* [Records from a data source]:
%%

**src/rtl/di_arb_pkg.sv**
```systemverilog
// -----------------------------------------------------------------------------
// di_arb_pkg
// Shared types and constants for the DI register bus arbiter.
//   arb_state_e : arbiter FSM states (IDLE, SETTLE, ACTIVE)
//   M0 / M1     : master index constants (m0 = host side, m1 = sequencer)
//   DEF_*       : default parameter values used by the top level
//   other_master: returns the index of the opposite master
// -----------------------------------------------------------------------------
package di_arb_pkg;

   typedef enum logic [1:0] {
      IDLE   = 2'd0,
      SETTLE = 2'd1,
      ACTIVE = 2'd2
   } arb_state_e;

   localparam logic M0 = 1'b0;
   localparam logic M1 = 1'b1;

   localparam int DEF_ADDR_W        = 16;
   localparam int DEF_DATA_W        = 16;
   localparam int DEF_SETTLE_CYCLES = 2;
   localparam int DEF_TIMEOUT       = 255;

   function automatic logic other_master(input logic idx);
      return ~idx;
   endfunction

endpackage

```
**src/rtl/di_arb_rr_pick.sv**
```systemverilog
// -----------------------------------------------------------------------------
// di_arb_rr_pick
// Two-way round-robin picker. A master is eligible when it requests and is
// not locked out. With a single eligible master it wins outright; with two,
// the one that did not own the bus last wins.
// Ports:
//   req[1:0]     in  : request per master
//   last_owner   in  : master that held the previous burst
//   lockout[1:0] in  : per-master grant inhibit
//   valid        out : at least one eligible master
//   winner       out : index of the selected master
// -----------------------------------------------------------------------------
module di_arb_rr_pick
   import di_arb_pkg::*;
(
   input  logic [1:0] req,
   input  logic       last_owner,
   input  logic [1:0] lockout,
   output logic       valid,
   output logic       winner
);

   logic [1:0] elig_s;

   // Eligibility mask and winner selection.
   always_comb begin
      elig_s = req & ~lockout;
      valid  = |elig_s;
      case (elig_s)
         2'b01:   winner = M0;
         2'b10:   winner = M1;
         2'b11:   winner = other_master(last_owner);
         default: winner = M0;
      endcase
   end

endmodule

```
**src/rtl/di_bus_arbiter.sv**
```systemverilog
// -----------------------------------------------------------------------------
// di_bus_arbiter
// Shares the DI register bus between m0 (HostInterface side) and m1 (on-chip
// sequencer). Whole bursts are granted round-robin. After every grant the new
// owner's address is driven for SETTLE_CYCLES cycles with strobes and ready
// suppressed, because the terminals register rdwr_ready from the address.
// Optional feature (macro DI_BUS_ARBITER_TIMEOUT_EN): a not-ready watchdog
// forces a release after TIMEOUT cycles, raises sticky timeout_err and locks
// the offending master out until it drops its request for a cycle.
// Ports:
//   clk, reset               : single clock, synchronous active-high reset
//   mN_req / mN_gnt          : burst request / registered grant (N = 0, 1)
//   mN_ep_addr, mN_reg_addr  : master addresses
//   mN_data_in, mN_write,
//   mN_read                  : master write data and strobes
//   mN_data_out,
//   mN_rdwr_ready            : read data / ready back to the master
//   di_*                     : bus to the endpoint terminals
//   timeout_err              : sticky watchdog flag (0 without the feature)
// -----------------------------------------------------------------------------
module di_bus_arbiter
   import di_arb_pkg::*;
#(
   parameter int ADDR_W        = DEF_ADDR_W,
   parameter int DATA_W        = DEF_DATA_W,
   parameter int SETTLE_CYCLES = DEF_SETTLE_CYCLES,
   parameter int TIMEOUT       = DEF_TIMEOUT
) (
   input  logic              clk,
   input  logic              reset,
   input  logic              m0_req,
   output logic              m0_gnt,
   input  logic [ADDR_W-1:0] m0_ep_addr,
   input  logic [ADDR_W-1:0] m0_reg_addr,
   input  logic [DATA_W-1:0] m0_data_in,
   input  logic              m0_write,
   input  logic              m0_read,
   output logic [DATA_W-1:0] m0_data_out,
   output logic              m0_rdwr_ready,
   input  logic              m1_req,
   output logic              m1_gnt,
   input  logic [ADDR_W-1:0] m1_ep_addr,
   input  logic [ADDR_W-1:0] m1_reg_addr,
   input  logic [DATA_W-1:0] m1_data_in,
   input  logic              m1_write,
   input  logic              m1_read,
   output logic [DATA_W-1:0] m1_data_out,
   output logic              m1_rdwr_ready,
   output logic [ADDR_W-1:0] di_ep_addr,
   output logic [ADDR_W-1:0] di_reg_addr,
   output logic [DATA_W-1:0] di_reg_data_in,
   output logic              di_write,
   output logic              di_read,
   input  logic [DATA_W-1:0] di_reg_data_out,
   input  logic              di_rdwr_ready,
   output logic              timeout_err
);

   localparam logic [2:0] SETTLE_LAST = 3'(SETTLE_CYCLES - 1);

   arb_state_e        state_q, state_d;
   logic              owner_q, owner_d;
   logic              last_owner_q, last_owner_d;
   logic [2:0]        settle_cnt_q, settle_cnt_d;
   logic [1:0]        gnt_q, gnt_d;
   logic [ADDR_W-1:0] hold_ep_q, hold_ep_d;
   logic [ADDR_W-1:0] hold_reg_q, hold_reg_d;
   logic [DATA_W-1:0] hold_data_q, hold_data_d;

   logic [1:0]        req_vec;
   logic [1:0]        lockout_s;
   logic              pick_valid;
   logic              pick_winner;

   logic              own_req;
   logic              own_read;
   logic              own_write;
   logic [ADDR_W-1:0] own_ep;
   logic [ADDR_W-1:0] own_reg;
   logic [DATA_W-1:0] own_data;
   logic              busy;
   logic              active;

`ifdef DI_BUS_ARBITER_TIMEOUT_EN
   localparam logic [15:0] TMO_LAST = 16'(TIMEOUT - 1);

   logic [15:0] tmo_cnt_q, tmo_cnt_d;
   logic [1:0]  lockout_q, lockout_d;
   logic        timeout_err_q, timeout_err_d;

   assign lockout_s = lockout_q;
`else
   assign lockout_s = 2'b00;
`endif

   assign req_vec = {m1_req, m0_req};

   di_arb_rr_pick u_pick (
      .req        (req_vec),
      .last_owner (last_owner_q),
      .lockout    (lockout_s),
      .valid      (pick_valid),
      .winner     (pick_winner)
   );

   // Select the current owner's request, strobes, addresses and write data.
   always_comb begin
      if (owner_q == M1) begin
         own_req   = m1_req;
         own_read  = m1_read;
         own_write = m1_write;
         own_ep    = m1_ep_addr;
         own_reg   = m1_reg_addr;
         own_data  = m1_data_in;
      end else begin
         own_req   = m0_req;
         own_read  = m0_read;
         own_write = m0_write;
         own_ep    = m0_ep_addr;
         own_reg   = m0_reg_addr;
         own_data  = m0_data_in;
      end
   end

   // Next-state logic for the arbiter FSM and its bookkeeping registers.
   always_comb begin
      state_d      = state_q;
      owner_d      = owner_q;
      last_owner_d = last_owner_q;
      settle_cnt_d = settle_cnt_q;
      gnt_d        = gnt_q;
      hold_ep_d    = hold_ep_q;
      hold_reg_d   = hold_reg_q;
      hold_data_d  = hold_data_q;
`ifdef DI_BUS_ARBITER_TIMEOUT_EN
      tmo_cnt_d     = tmo_cnt_q;
      // A lockout survives only while its master keeps requesting.
      lockout_d     = lockout_q & req_vec;
      timeout_err_d = timeout_err_q;
`endif
      case (state_q)
         IDLE: begin
            if (pick_valid) begin
               owner_d      = pick_winner;
               gnt_d        = (pick_winner == M1) ? 2'b10 : 2'b01;
               settle_cnt_d = 3'd0;
               state_d      = SETTLE;
            end else begin
               state_d = IDLE;
            end
         end
         SETTLE: begin
            // Track what is on the bus so IDLE can keep driving it.
            hold_ep_d   = own_ep;
            hold_reg_d  = own_reg;
            hold_data_d = own_data;
`ifdef DI_BUS_ARBITER_TIMEOUT_EN
            tmo_cnt_d = 16'd0;
`endif
            if (!own_req) begin
               state_d      = IDLE;
               gnt_d        = 2'b00;
               last_owner_d = owner_q;
            end else if (settle_cnt_q == SETTLE_LAST) begin
               state_d      = ACTIVE;
               settle_cnt_d = settle_cnt_q + 3'd1;
            end else begin
               settle_cnt_d = settle_cnt_q + 3'd1;
            end
         end
         ACTIVE: begin
            hold_ep_d   = own_ep;
            hold_reg_d  = own_reg;
            hold_data_d = own_data;
            if (!own_req) begin
               state_d      = IDLE;
               gnt_d        = 2'b00;
               last_owner_d = owner_q;
            end else begin
`ifdef DI_BUS_ARBITER_TIMEOUT_EN
               if (di_rdwr_ready) begin
                  tmo_cnt_d = 16'd0;
               end else if (tmo_cnt_q == TMO_LAST) begin
                  // Terminal never answered: force the bus free.
                  state_d            = IDLE;
                  gnt_d              = 2'b00;
                  last_owner_d       = owner_q;
                  timeout_err_d      = 1'b1;
                  lockout_d[owner_q] = 1'b1;
                  tmo_cnt_d          = 16'd0;
               end else begin
                  tmo_cnt_d = tmo_cnt_q + 16'd1;
               end
`else
               state_d = ACTIVE;
`endif
            end
         end
         default: begin
            state_d = IDLE;
            gnt_d   = 2'b00;
         end
      endcase
   end

   // State and bookkeeping flops with synchronous reset.
   always_ff @(posedge clk) begin
      if (reset) begin
         state_q      <= IDLE;
         owner_q      <= M0;
         last_owner_q <= M1;
         settle_cnt_q <= 3'd0;
         gnt_q        <= 2'b00;
         hold_ep_q    <= '0;
         hold_reg_q   <= '0;
         hold_data_q  <= '0;
`ifdef DI_BUS_ARBITER_TIMEOUT_EN
         tmo_cnt_q     <= 16'd0;
         lockout_q     <= 2'b00;
         timeout_err_q <= 1'b0;
`endif
      end else begin
         state_q      <= state_d;
         owner_q      <= owner_d;
         last_owner_q <= last_owner_d;
         settle_cnt_q <= settle_cnt_d;
         gnt_q        <= gnt_d;
         hold_ep_q    <= hold_ep_d;
         hold_reg_q   <= hold_reg_d;
         hold_data_q  <= hold_data_d;
`ifdef DI_BUS_ARBITER_TIMEOUT_EN
         tmo_cnt_q     <= tmo_cnt_d;
         lockout_q     <= lockout_d;
         timeout_err_q <= timeout_err_d;
`endif
      end
   end

   // Bus and master-side outputs; strobes and ready pass through only in ACTIVE.
   always_comb begin
      busy   = (state_q != IDLE);
      active = (state_q == ACTIVE);

      m0_gnt = gnt_q[0];
      m1_gnt = gnt_q[1];

      if (busy) begin
         di_ep_addr     = own_ep;
         di_reg_addr    = own_reg;
         di_reg_data_in = own_data;
      end else begin
         di_ep_addr     = hold_ep_q;
         di_reg_addr    = hold_reg_q;
         di_reg_data_in = hold_data_q;
      end

      di_read  = active & own_read;
      di_write = active & own_write;

      m0_rdwr_ready = 1'b0;
      m1_rdwr_ready = 1'b0;
      m0_data_out   = '0;
      m1_data_out   = '0;
      if (active && (owner_q == M1)) begin
         m1_rdwr_ready = di_rdwr_ready;
         m1_data_out   = di_reg_data_out;
      end else if (active) begin
         m0_rdwr_ready = di_rdwr_ready;
         m0_data_out   = di_reg_data_out;
      end else begin
         m0_rdwr_ready = 1'b0;
         m1_rdwr_ready = 1'b0;
      end

`ifdef DI_BUS_ARBITER_TIMEOUT_EN
      timeout_err = timeout_err_q;
`else
      timeout_err = 1'b0;
`endif
   end

endmodule

```
**config.mk**
```make
export PLATFORM = sky130hd
export DESIGN_NAME = di_bus_arbiter
export DESIGN_NICKNAME = d
export VERILOG_FILES = /design/src/rtl/di_arb_pkg.sv /design/src/rtl/di_arb_rr_pick.sv /design/src/rtl/di_bus_arbiter.sv
export SDC_FILE = /design/constraint.sdc
export NUM_CORES = 1
export LEC_CHECK = 0
export ABC_AREA = 0
export CORE_MARGIN = 3
export CORE_UTILIZATION = 43
export CTS_BUF_LIST = sky130_fd_sc_hd__clkbuf_4
export CTS_CLUSTER_SIZE = 10
export DETAILED_ROUTE_END_ITERATION = 7
export PLACE_DENSITY = 0.9
export SETUP_SLACK_MARGIN = 0.02
export SYNTH_ARGS = -nofsm -noshare
export SYNTH_HDL_FRONTEND = slang
export SYNTH_SLANG_ARGS = --single-unit
```
**constraint.sdc**
```tcl
create_clock -name clk -period 5.31 [get_ports clk]
set_input_delay 1.593 -clock clk [delete_from_list [all_inputs] [get_ports clk]]
set_output_delay 1.593 -clock clk [all_outputs]
set_load 0.005 [all_outputs]
```
==> results by group, run 1 <==
Pwr
  – Peak VDD IR: 173 µV
  – Leak: 2.29 nW
  – Sequential share of power: 32.7%
  – Clock power frac: 21.7%
  – Switching part of the total power: 30.2%
  – Internal power: 1.14 mW
  – Comb power frac: 45.6%
  – Switch Pwr: 496 µW
  – PwrDens: 281 nW/µm²

Layout
  – Final core utilization: 73.5%
  – Fillers: 566
  – Nets: 715
  – Post-route cell area: 5830 µm²
  – Share of cells above drive strength 1: 20.2%
  – Syn-to-layout area delta: 61.1%
  – Antenna diode count: 0

Global route
  – Largest net degree at the start of global routing: 62
  – Gr usage total: 23.0%
  – Antenna violations before repair: 0
  – First-pass GRT wire length: 18.0 mm
  – Vias in the first global route: 3695
  – Grt ovf: 0

Yosys
  – Net Count, Synth: 530
  – #FFs+latches synth: 57
  – Count of different cell masters after synthesis: 36
  – Post-synth top area share: 31.5%
  – Top post-synthesis cells by count: mux2_2, nor2_1, dfxtp_1
  – Number of flops mapped to enable cells by yosys: 0
  – Post-synthesis compound-gate area fraction: 3.84%
  – Cells after Synth: 403
  – Fraction of registers with async set/reset: 0%
  – Ys flop type: dfxtp_1
  – Most common cell in the synthesized netlist: mux2_2
  – Sequential share of the synthesized area: 31.5%
  – Synth top area cells: dfxtp_1, mux2_2, nor2_1
  – Leading area contributor after synthesis: dfxtp_1
  – Post-synthesis simple-gate area fraction: 20.7%
  – Adder-Cell Fraction of Synth Area: 2.08%
  – Post-synthesis xor/xnor area fraction: 0.242%
  – Synth warn: 0
  – Synthesized cell area: 3620 µm²
  – Multiplexer share of the synthesized area: 36.4%
  – Main combinational cell family by area after synthesis: multiplexers
  – Post-Syn Area per Cell: 8.98 µm²

Critical path
  – R2R Path Start: state_q[1]
  – CP max FO: 2
  – Reg2reg end: state_q[1]
  – Crit. End Element: primary output
  – Reg2reg path depth: 5
  – Worst EP arrival: 3020 ps
  – Worst setup SP type: input pin
  – Worst path required time: 3720 ps
  – Flop-to-flop setup slack: 2180 ps
  – Critical Setup Path Class: in -> out

Drt
  – Routed vias/inst: 5.14
  – Met2 wire length: 5.79 mm
  – Detail Route met3 WL: 704 µm
  – Mean routed wirelength per cell: 16.1 µm
  – M1 WL: 4.51 mm
  – Drt pass-1 iters: 4
  – Total Routed Length: 11.2 mm
  – Vias: 3572
  – Remaining DRCs: 0
  – Initial DRC Count: 81
  – Top sig layer: met4
  – Antenna violation net count after detailed routing: 0

STA
  – Worst-margin pin slew: 1210 ps
  – TNS Setup: 0 ps
  – Final Max Slew Viols: 0
  – Min Tclk post-route: 4620 ps
  – Hold Vio Cnt, Final: 0
  – Max Fclk: 217 MHz
  – RSZ-0062 raised after global routing: false
  – Relative slew slack: 19.7%
  – Tcrit/Tclk final: 87.0%
  – Setup Viol. Count Final: 0
  – Hold_ws: 483 ps
  – Final Skew: 14.4 ps
  – Post-layout worst setup margin: 693 ps

Placement
  – DP HPWL: 8.39 mm
  – Placed inst area: 5670 µm²
  – Port buffer count: 206
  – DP Worst Slack: 693 ps
  – Placer congestion estimate: 0.902

Clock tree
  – CTS tree: yes
  – Latest clock arrival within the worst-skew pair: 400 ps
  – Worst-path clk slew: 90 ps
  – CTS Sinks: 57
  – Post-CTS setup buffers: 0
  – Clk root buf: clkbuf_4
  – Post-CTS Resized: 0
  – CTS H-tree depth: 3
  – CTS Hold Buffers Added: 0
  – Num CTS Buffers: 9
  – CTS Buffer Depth: 2

Status
  – Outcome: finished clean

Die
  – Site Rows: 32
  – Die area: 9550 µm²
  – Die X: 97.7 µm
  – Core area: 7930 µm²
  – Chip height: 97.7 µm
  – Initial Utilization: 45.6%
  – Boundary Pins: 208

Min path
  – Cell depth of the worst hold path: 2
  – HP Start: hold_reg_q[5]
  – WHS Endpoint: hold_reg_q[5]
  – Hold/Removal Path Class: reg -> reg

Run
  – MaxCap Viol Count: 0
layer usage:
| layer | up-vias | global-route usage [%] |
|---|---|---|
| met1 | 1659 | 26.1 |
| met3 | 14 | 6.68 |
| met5 | - | 0 |
| met4 | 0 | 7.35 |
| li1 | 1759 | - |
| met2 | 140 | 41.2 |
kinds of logic (layout without fill, tap and decap cells):
kind of cell / after synthesis / after routing
AO/OA/AOI/OAI: 19 / 19
adder cells (fa/ha/maj): 6 / 6
AND/OR/NAND/NOR: 158 / 158
multiplexers: 119 / 119
XOR/XNOR: 1 / 1
flip-flops: 57 / 57
buffers and inverters: 42 / 232
other: 1 / 1
cell usage in the layout, fill, tap and decap left out, types with 2 or more instances in the layout:
master	synthesis	final
dfxtp_1	57	56
nor2_1	80	80
and2_1	17	17
clkinv_2	0	3
a21oi_1	6	6
nor2b_1	3	3
nand2b_1	5	5
mux2i_1	22	22
nor3_1	30	30
a22oi_1	2	2
nand4_1	2	2
and3_1	17	17
buf_4	1	3
clkdlybuf4s50_1	0	205
bufinv_16	0	2
ha_1	6	5
clkbuf_4	0	10
or3_1	2	2
inv_1	7	7
mux2_2	96	96
state kept, by name (all words and copies together), names as in the netlist:
name / cells
hold_data_q: 16
hold_ep_q: 16
hold_reg_q: 16
settle_cnt_q: 3
gnt_q: 2
state_q: 2
last_owner_q: 1
owner_q: 1
layout make-up:
cell class                 instances  area, µm²  share of cell area, %
inverter                           7       26.3                  0.451
timing repair buffer             209       2080                   35.7
clock buffer                      10       75.1                   1.29
multi-input combinational        304       2290                   39.4
sequential                        57       1140                   19.6
clock inverter                     6       82.6                   1.42
tap                              102        128                   2.19
worst max-delay path by stage:
stage	to	from	slack, ps	cells after the start
finish	di_reg_data_in[14]	m0_data_in[14]	690	4
global route	m0_data_out[3]	state_q[0]	560	5
CTS	di_reg_data_in[14]	m0_data_in[14]	680	4
detailed placement	di_reg_data_in[14]	m0_data_in[14]	690	4
global placement	di_reg_addr[13]	m1_reg_addr[13]	720	4
floorplan	di_ep_addr[0]	m1_ep_addr[0]	1610	2
power by group through the flow:
stage / combinational [mW] / clock (mW) / sequential, mW
6_report: 0.747 / 0.357 / 0.536
5_1_grt: 0.811 / 0.393 / 0.544
4_1_cts: 0.754 / 0.367 / 0.536
3_5_place_dp: 0.749 / 0 / 0.545
3_3_place_gp: 0.729 / 0 / 0.540
2_1_floorplan: 0.406 / 0 / 0.530
critical path, stage by stage:
cell and delay [ps]:
clkdlybuf4s50_1 430, mux2_2 290, mux2_2 270, clkdlybuf4s50_1 440
metrics by stage:
step	total power, mW	instances
floorplan	0.936	403
CTS	1.66	695
global placement	1.27	679
global route	1.75	695
detailed placement	1.29	679
finish	1.64	695
(Power assumes the default switching activity.)
==> run 2: changes to the inputs <==
--- a/config.mk
+++ b/config.mk
@@ -8,7 +8,7 @@
 export ABC_AREA = 0
 export CORE_MARGIN = 3
 export CORE_UTILIZATION = 43
-export CTS_BUF_LIST = sky130_fd_sc_hd__clkbuf_4
+export CTS_BUF_LIST = sky130_fd_sc_hd__clkbuf_4 sky130_fd_sc_hd__clkbuf_8
 export CTS_CLUSTER_SIZE = 10
 export DETAILED_ROUTE_END_ITERATION = 7
 export PLACE_DENSITY = 0.9
==> constraint.sdc (replaced) <==
create_clock -name clk -period 5.8 [get_ports clk]
set_input_delay 1.74 -clock clk [delete_from_list [all_inputs] [get_ports clk]]
set_output_delay 1.74 -clock clk [all_outputs]
set_load 0.005 [all_outputs]
==> run 2 against run 1 <==
  * Count of clock-buffer cells in the layout is 4 higher
  * Final area increased by 0.99%
  * Clock power up 11%
  * Power shrank 4.1%
  * Sequential power decreased by 7.5%
  * Final cell count unchanged
  * Critical path depth did not move
  * Die area did not move
  * Worst setup slack improved by 190 ps
  * Flip-flop and latch count stayed put
  * Critical endpoint is now di_reg_data_in[13]
  * Largest cell class unchanged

%%

* [Task prompt]: Reproduce the lines from the one containing "6_report: 0.747 / 0.357 / 0.536" to the end of the entries, keeping both ends and adding nothing.

* [Solution to the exercise]:
6_report: 0.747 / 0.357 / 0.536
5_1_grt: 0.811 / 0.393 / 0.544
4_1_cts: 0.754 / 0.367 / 0.536
3_5_place_dp: 0.749 / 0 / 0.545
3_3_place_gp: 0.729 / 0 / 0.540
2_1_floorplan: 0.406 / 0 / 0.530
critical path, stage by stage:
cell and delay [ps]:
clkdlybuf4s50_1 430, mux2_2 290, mux2_2 270, clkdlybuf4s50_1 440
metrics by stage:
step	total power, mW	instances
floorplan	0.936	403
CTS	1.66	695
global placement	1.27	679
global route	1.75	695
detailed placement	1.29	679
finish	1.64	695
(Power assumes the default switching activity.)
==> run 2: changes to the inputs <==
--- a/config.mk
+++ b/config.mk
@@ -8,7 +8,7 @@
 export ABC_AREA = 0
 export CORE_MARGIN = 3
 export CORE_UTILIZATION = 43
-export CTS_BUF_LIST = sky130_fd_sc_hd__clkbuf_4
+export CTS_BUF_LIST = sky130_fd_sc_hd__clkbuf_4 sky130_fd_sc_hd__clkbuf_8
 export CTS_CLUSTER_SIZE = 10
 export DETAILED_ROUTE_END_ITERATION = 7
 export PLACE_DENSITY = 0.9
==> constraint.sdc (replaced) <==
create_clock -name clk -period 5.8 [get_ports clk]
set_input_delay 1.74 -clock clk [delete_from_list [all_inputs] [get_ports clk]]
set_output_delay 1.74 -clock clk [all_outputs]
set_load 0.005 [all_outputs]
==> run 2 against run 1 <==
  * Count of clock-buffer cells in the layout is 4 higher
  * Final area increased by 0.99%
  * Clock power up 11%
  * Power shrank 4.1%
  * Sequential power decreased by 7.5%
  * Final cell count unchanged
  * Critical path depth did not move
  * Die area did not move
  * Worst setup slack improved by 190 ps
  * Flip-flop and latch count stayed put
  * Critical endpoint is now di_reg_data_in[13]
  * Largest cell class unchanged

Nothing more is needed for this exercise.